Molecular basis for the adaptive evolution of environment sensing by H-NS proteins

Xiaochuan Zhao, Umar Farook Shahul Hameed, Vladlena Kharchenko, Chenyi Liao, Franceline Huser, Jacob M Remington, Anand K Radhakrishnan, Mariusz Jaremko, Lukasz Jaremko, Stefan T. Arold, Jianing Li

Research output: Contribution to journalArticlepeer-review

7 Scopus citations


The DNA-binding protein H-NS is a pleiotropic gene regulator in gram-negative bacteria. Through its capacity to sense temperature and other environmental factors, H-NS allows pathogens like Salmonella to adapt their gene expression to their presence inside or outside warm-blooded hosts. To investigate how this sensing mechanism may have evolved to fit different bacterial lifestyles, we compared H-NS orthologs from bacteria that infect humans, plants, and insects, and from bacteria that live on a deep-sea hypothermal vent.

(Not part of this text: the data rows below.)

--- src/rtl/pfg_pkg.sv ---
// Package: shared types and sizes for the PWM fault override gate.
// Assumes eight channels and three fault sources.
package pfg_pkg;
    localparam int unsigned NUM_CH   = 8;
    localparam int unsigned NUM_KEEP = 2;
    localparam int unsigned SYNC_LEN = 2;

    // One bit per fault source, already reduced to "active" meaning.
    typedef struct packed {
        logic brk;
        logic b;
        logic a;
    } flt_src_t;
endpackage

--- src/rtl/pfg_sync.sv ---
// Module: pfg_sync
// Multi-stage flop chain that brings an asynchronous level into the clk
// domain. Assumes the input is a slow level. Resets to 0, meaning inactive.
module pfg_sync #(
    parameter int unsigned STAGES = 2
) (
    input  logic clk,
    input  logic rst_n,
    input  logic d,
    output logic q
);
    logic [STAGES-1:0] chain;

    // Shift the sampled level down the chain one stage per clock.
    always_ff @(posedge clk) begin
        if (!rst_n) chain <= '0;
        else        chain <= {chain[STAGES-2:0], d};
    end

    assign q = chain[STAGES-1];
endmodule

--- src/rtl/pfg_fault_ctl.sv ---
// Module: pfg_fault_ctl
// Holds the fault state and the sticky cause flags. Assumes the sources are
// already synchronous and active high. Any active source sets the state.
// Release happens through clr (latched mode) or tick (cycle-by-cycle mode),
// and only while all sources are quiet.
module pfg_fault_ctl
    import pfg_pkg::*;
(
    input  logic     clk,
    input  logic     rst_n,
    input  flt_src_t srcs,
    input  logic     latched,
    input  logic     clr,
    input  logic     tick,
    output logic     fault,
    output flt_src_t flags
);
    logic any_src;
    logic release_ok;

    // Combine the sources and pick the release event for the mode.
    always_comb begin
        any_src    = |srcs;
        release_ok = latched ? clr : tick;
    end

    // Fault state register: set wins over release.
    always_ff @(posedge clk) begin
        if (!rst_n)          fault <= 1'b0;
        else if (any_src)    fault <= 1'b1;
        else if (release_ok) fault <= 1'b0;
    end

    // Sticky cause flags: each is set by its source and cleared by clr.
    always_ff @(posedge clk) begin
        if (!rst_n) flags <= '0;
        else        flags <= srcs | (flags & ~{3{clr}});
    end

    // any active source puts the block in fault on the next edge.
    a_r3_src_sets_fault: assert property (@(posedge clk) disable iff (!rst_n)
        any_src |=> fault);
    // latched mode holds the fault without a clear strobe.
    a_r9_latched_hold: assert property (@(posedge clk) disable iff (!rst_n)
        (latched && fault && !clr) |=> fault);
    // cycle-by-cycle mode releases on a quiet tick.
    a_r10_tick_release: assert property (@(posedge clk) disable iff (!rst_n)
        (!latched && fault && tick && !any_src) |=> !fault);
    // the clear strobe alone does not release in cycle-by-cycle mode.
    a_r10_clr_ignored: assert property (@(posedge clk) disable iff (!rst_n)
        (!latched && fault && !tick) |=> fault);
    // a source leaves its flag set.
    a_r11_flag_a: assert property (@(posedge clk) disable iff (!rst_n)
        srcs.a |=> flags.a);
    a_r11_flag_b: assert property (@(posedge clk) disable iff (!rst_n)
        srcs.b |=> flags.b);
    a_r11_flag_brk: assert property (@(posedge clk) disable iff (!rst_n)
        srcs.brk |=> flags.brk);
endmodule

--- src/rtl/pfg_gate.sv ---
// Module: pfg_gate
// Purely combinational output gating. Channels in the shutdown set take
// their idle level while the fault state is high. The upper KEEP channels
// are in the set only when full stop is selected.
module pfg_gate #(
    parameter int unsigned NCH  = 8,
    parameter int unsigned KEEP = 2
) (
    input  logic           fault,
    input  logic           full_stop,
    input  logic [NCH-1:0] idle,
    input  logic [NCH-1:0] pwm_in,
    output logic [NCH-1:0] pwm_out
);
    localparam int unsigned LOW_CNT = NCH - KEEP;

    logic [NCH-1:0] force_en;

    generate
        for (genvar i = 0; i < NCH; i++) begin : g_ch
            if (i < LOW_CNT) begin : g_always
                // Lower channel: forced by any fault.
                always_comb force_en[i] = fault;
            end else begin : g_kept
                // Upper channel: forced only when full stop is selected.
                always_comb force_en[i] = fault & full_stop;
            end
            // Select the idle level or the generator waveform.
            always_comb pwm_out[i] = force_en[i] ? idle[i] : pwm_in[i];
        end
    endgenerate
endmodule

--- src/rtl/pwm_fault_gate.sv ---
// Module: pwm_fault_gate (top)
// Fault override between the PWM generator and the pins. The fault pins
// are first mapped to "active" by their polarity and then synchronized in
// two stages. dbg_halt is assumed synchronous to clk.
module pwm_fault_gate
    import pfg_pkg::*;
(
    input  logic              clk,
    input  logic              rst_n,
    input  logic [NUM_CH-1:0] pwm_in,
    input  logic              flt_pin_a,
    input  logic              flt_pin_b,
    input  logic              dbg_halt,
    input  logic              cfg_full_stop,
    input  logic              cfg_brk_en,
    input  logic              cfg_latched,
    input  logic              cfg_pol_a,
    input  logic              cfg_pol_b,
    input  logic [NUM_CH-1:0] cfg_idle,
    input  logic              period_tick,
    input  logic              clr_strobe,
    output logic [NUM_CH-1:0] pwm_out,
    output logic              fault_active,
    output logic              flag_a,
    output logic              flag_b,
    output logic              flag_brk
);
    logic     a_raw, b_raw, a_sync, b_sync;
    flt_src_t srcs, flags;

    // Map each pin to an active-high level before synchronization.
    always_comb begin
        a_raw = (flt_pin_a == cfg_pol_a);
        b_raw = (flt_pin_b == cfg_pol_b);
    end

    pfg_sync #(.STAGES(SYNC_LEN)) u_sync_a (
        .clk(clk), .rst_n(rst_n), .d(a_raw), .q(a_sync));
    pfg_sync #(.STAGES(SYNC_LEN)) u_sync_b (
        .clk(clk), .rst_n(rst_n), .d(b_raw), .q(b_sync));

    // Build the source vector, with the breakpoint gated by its enable.
    always_comb begin
        srcs.a   = a_sync;
        srcs.b   = b_sync;
        srcs.brk = dbg_halt & cfg_brk_en;
    end

    pfg_fault_ctl u_ctl (
        .clk(clk), .rst_n(rst_n), .srcs(srcs), .latched(cfg_latched),
        .clr(clr_strobe), .tick(period_tick), .fault(fault_active),
        .flags(flags));

    pfg_gate #(.NCH(NUM_CH), .KEEP(NUM_KEEP)) u_gate (
        .fault(fault_active), .full_stop(cfg_full_stop), .idle(cfg_idle),
        .pwm_in(pwm_in), .pwm_out(pwm_out));

    assign flag_a   = flags.a;
    assign flag_b   = flags.b;
    assign flag_brk = flags.brk;

    // full stop forces every output to its idle level.
    a_r4_full_idle: assert property (@(posedge clk) disable iff (!rst_n)
        (fault_active && cfg_full_stop) |-> (pwm_out == cfg_idle));
    // partial stop keeps the upper channels running.
    a_r5_upper_pass: assert property (@(posedge clk) disable iff (!rst_n)
        !cfg_full_stop |-> (pwm_out[NUM_CH-1:NUM_CH-NUM_KEEP] ==
                            pwm_in[NUM_CH-1:NUM_CH-NUM_KEEP]));
    // without a fault the outputs follow the generator.
    a_r12_pass: assert property (@(posedge clk) disable iff (!rst_n)
        !fault_active |-> (pwm_out == pwm_in));
    // a disabled breakpoint never sets its flag.
    a_r8_brk_off: assert property (@(posedge clk) disable iff (!rst_n)
        (!cfg_brk_en && !flag_brk) |=> !flag_brk);
endmodule

--- config.mk ---
export PLATFORM = sky130hd
export DESIGN_NAME = pwm_fault_gate
export DESIGN_NICKNAME = d
export VERILOG_FILES = /design/src/rtl/pfg_pkg.sv /design/src/rtl/pfg_sync.sv /design/src/rtl/pfg_fault_ctl.sv /design/src/rtl/pfg_gate.sv /design/src/rtl/pwm_fault_gate.sv
export SDC_FILE = /design/constraint.sdc
export NUM_CORES = 1
export LEC_CHECK = 0
export BUFFER_PORTS_ARGS = -buffer_cell sky130_fd_sc_hd__buf_2
export CORE_AREA = 5 5 42 44
export CTS_BUF_LIST = sky130_fd_sc_hd__clkbuf_4 sky130_fd_sc_hd__clkbuf_8
export CTS_CLUSTER_SIZE = 16
export DETAILED_ROUTE_END_ITERATION = 8
export DIE_AREA = 0 0 47 49
export HOLD_SLACK_MARGIN = 0.12
export PLACE_DENSITY = 0.71
export SLEW_MARGIN = 20
export SYNTH_ARGS = -nofsm -noshare
export SYNTH_HDL_FRONTEND = slang
export SYNTH_SLANG_ARGS = --single-unit
--- constraint.sdc ---
create_clock -name clk -period 1.1 [get_ports clk]
set_clock_uncertainty 0.2 [all_clocks]
set_input_delay 0.22 -clock clk [delete_from_list [all_inputs] [get_ports clk]]
set_output_delay 0.22 -clock clk [all_outputs]
set_load 0.1 [all_outputs]
==> key figures <==
Outcome
  – Run status: complete, but fails checks
  – Violations in the final reports: setup timing

Yosys
  – Netlist cell types: 16
  – Synth Area per Inst: 10.91 sq um
  – Yosys warns: 0
  – Syn Std Cell Area: 392.9 sq um
  – Number of standard cells after synthesis: 36
  – Post-synth top area share: 0.4076
  – Post-Syn Nets: 64
  – Post-synthesis sequential element count: 8
  – Top post-synthesis cells by area: sky130_fd_sc_hd__dfxtp_1, sky130_fd_sc_hd__mux2_2, sky130_fd_sc_hd__mux2_4
  – Cell type with the largest total area after synthesis: sky130_fd_sc_hd__dfxtp_1
  – Sequential-to-total area share from yosys stat: 0.4076

Finish
  – Layout Area Growth over Synthesis: 125.2%
  – Fraction of final layout cells sized beyond drive strength 1: 0.7037
  – Final std cells w/o fill: 97
  – Count of nets after finishing: 111
  – Number of antenna repair diodes: 0
  – Count of fill cells added during filler insertion: 117

Route
  – Detailed route wirelength on metal2: 684 um
  – Wirelength per Cell: 12.90 um
  – Top layer reached by signal wires: met4
  – Met3 routed wirelength: 192 um
  – Via/cell ratio: 4.454
  – Iteration count of the initial detailed-routing pass: 3
  – Antenna viol nets, final: 0
  – Detailed-routing wirelength on met1: 357 um
  – DRC violation count after routing: 0
  – Final Routed Wirelength: 1251 um
  – DRT iter0 DRCs: 3
  – Vias after detailed routing: 432

Timing
  – Worst-case setup margin in the final layout: -0.5498 ns
  – Total count of max-transition violations in the final report: 0
  – Final Cycle Share: 1.500
  – Count of endpoints failing setup in the final report: 13
  – Final hold violations: 0
  – Pin slew with the least headroom to its limit: 0.1542 ns
  – Crit path time final: 1.650 ns
  – Final setup TNS: -4.864 ns
  – F_max: 606.1 MHz
  – Unrepaired setup endpoints after global routing: true
  – Worst slew margin relative to its limit: 0.8970

Floorplan
  – Standard-cell rows: 14
  – Number of top-level pins: 40
  – Die Outline Area: 2303 sq um
  – Core Region: 1401 sq um
  – Starting density of the core: 0.2804
  – Die X: 47 um
  – Height of the die: 49 um

Placed design
  – Final HPWL DP: 957.2 um
  – Pre-CTS setup slack: -0.3395 ns
  – Port Buf Inserts: 39
  – RD Place Congestion: 0.6157
  – Cell count after placement: 91

GRT
  – Total overflow reported by the global router: 0
  – Pin count of the biggest net entering global routing: 9
  – Wire length of the first global-routing pass: 1766 um
  – Antenna violations before repair: 0
  – Tot GR Track Use: 0.1116
  – Number of global-route vias before repair: 439

Pwr
  – Total power per unit cell area: 1329 nW/um^2
  – Leakage dissipation: 0.4344 nW
  – Overall power after layout: 1.176 mW
  – IR Drop Worst-Case VDD: 0.6182 mV

Clocking
  – Worst-skew pair later-pin latency: 0.25 ns
  – CTS tree: built
  – Clock-pin transition on the worst setup and hold timing paths: 0.05 ns
  – TritonCTS Buffers: 3
  – H-tree depth reported by CTS: 1
  – Clk sinks: 8
  – Clock Path Buffers: 2
  – Post-CTS setup repair buffer count: 0
  – Clock tree root buffer cell: sky130_fd_sc_hd__clkbuf_4

Worst setup path
  – Endpoint kind of the worst setup timing path: output port
  – Worst Path Class, Setup: reg -> out
  – Data arrival time at the worst-slack endpoint: 1.23 ns
  – Data required time of the critical path: 0.68 ns
  – Crit Path Max Fanout: 8
  – Startpoint Class: flop

Worst hold path
  – Class of the most critical hold timing path: in -> reg

Flow run
  – Number of maximum-capacitance constraint violations: 0
## through the flow
step	utilization	cell area, sq um	hold WS [ns]
after floorplan	-	434.2	0.1368
after global placement	0.5223	732.0	0.2149
after detailed placement	0.5223	732.0	0.2204
after CTS	0.6241	874.6	0.004883
after global routing	0.6313	884.6	0.01040
final	0.6313	884.6	0.01391
## critical path, cell delays in order (launching register included)
cell and delay [ns]:
sky130_fd_sc_hd__dfxtp_4 0.43, sky130_fd_sc_hd__nand2_4 0.07, sky130_fd_sc_hd__mux2_4 0.31, sky130_fd_sc_hd__buf_12 0.17
## power breakdown
group	internal, mW	switching (mW)	total, mW	leakage (nW)
Clock	0.124	0.0947	0.219	0.0138
Combinational	0.260	0.366	0.626	0.352
Sequential	0.307	0.0238	0.331	0.0687
## cells in the mapped netlist
master	n
sky130_fd_sc_hd__dfxtp_1	8
sky130_fd_sc_hd__inv_1	1
sky130_fd_sc_hd__xor2_1	2
sky130_fd_sc_hd__nand2_4	1
sky130_fd_sc_hd__nand2b_1	1
sky130_fd_sc_hd__buf_6	1
sky130_fd_sc_hd__o21a_1	2
sky130_fd_sc_hd__nand2_1	2
sky130_fd_sc_hd__mux2_4	2
sky130_fd_sc_hd__nor2b_1	2
sky130_fd_sc_hd__a211oi_1	1
sky130_fd_sc_hd__mux2_2	7
sky130_fd_sc_hd__nor2_1	2
sky130_fd_sc_hd__a21oi_1	1
sky130_fd_sc_hd__and2_1	2
sky130_fd_sc_hd__o22ai_1	1
## state kept, by name, indices dropped and copies added, names as in the netlist
name	count
u_ctl.flags	3
u_ctl.fault	1
u_sync_a.chain	2
u_sync_b.chain	2
## path summary, 6_finish.rpt
check	start	to	slack, ns	cells past startpoint
max	u_ctl.fault	pwm_out[6]	-0.55	3
min	flt_pin_a	u_sync_a.chain[0]	0.01	3
max reg2reg	u_ctl.fault	u_ctl.fault	0.11	3
min reg2reg	u_sync_b.chain[0]	u_sync_b.chain[1]	0.23	1
## placed cells by master, fill, tap and decap left out, types with 2 or more instances in the layout
| master | Yosys | routed |
|---|---|---|
| sky130_fd_sc_hd__buf_2 | 0 | 26 |
| sky130_fd_sc_hd__buf_12 | 0 | 12 |
| sky130_fd_sc_hd__mux2_4 | 2 | 8 |
| sky130_fd_sc_hd__dlygate4sd3_1 | 0 | 4 |
| sky130_fd_sc_hd__dfxtp_4 | 0 | 4 |
| sky130_fd_sc_hd__dfxtp_1 | 8 | 4 |
| sky130_fd_sc_hd__clkbuf_4 | 0 | 3 |
| sky130_fd_sc_hd__xor2_1 | 2 | 2 |
| sky130_fd_sc_hd__nor2_1 | 2 | 2 |
| sky130_fd_sc_hd__and2_1 | 2 | 2 |
| sky130_fd_sc_hd__nor2b_1 | 2 | 2 |
| sky130_fd_sc_hd__o21a_1 | 2 | 2 |
| sky130_fd_sc_hd__nand2_1 | 2 | 2 |
## routing by layer
metal  GRT usage  vias up
li1            -      212
met1     0.08869      189
met5           0        -
met3     0.04428        2
met4     0.06912        0
met2      0.2059       29
## cells by family (layout without fill, tap and decap cells)
kind of cell / Yosys count / after routing / share of synthesized area
buffers and inverters: 2 / 47 / 0.03821
multiplexers: 9 / 9 / 0.2771
AND/OR/NAND/NOR: 10 / 10 / 0.1465
flip-flops: 8 / 8 / 0.4076
AO/OA/AOI/OAI: 5 / 5 / 0.08598
XOR/XNOR: 2 / 2 / 0.04459
## repair_timing
action	CTS	global route
hold buffers	3	3
pin swaps	0	2
hold endpoints to repair	8	8
resized for setup	24	1
cloned	0	0
setup endpoints to repair	12	14
## cell type report
| class | count | area [sq um] | share of cell area |
|---|---|---|---|
| Inverter | 1 | 3.754 | 0.004243 |
| Timing Repair Buffer | 43 | 417.9 | 0.4724 |
| Multi-Input combinational cell | 26 | 245.2 | 0.2772 |
| Clock buffer | 3 | 22.52 | 0.02546 |
| Tap cell | 16 | 20.02 | 0.02263 |
| Sequential cell | 8 | 175.2 | 0.1980 |
(Power assumes the default switching activity.)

The combination of biophysical characterization, high-resolution proton-less NMR spectroscopy and molecular simulations revealed, at an atomistic level, how the same general mechanism was adapted to specific habitats and lifestyles. In particular, we demonstrate how environment-sensing characteristics arise from specifically positioned intra- or intermolecular electrostatic interactions. Our integrative approach clarified the exact modus operandi for H-NS–mediated environmental sensing and suggests that this sensing mechanism resulted from the exaptation of an ancestral protein feature.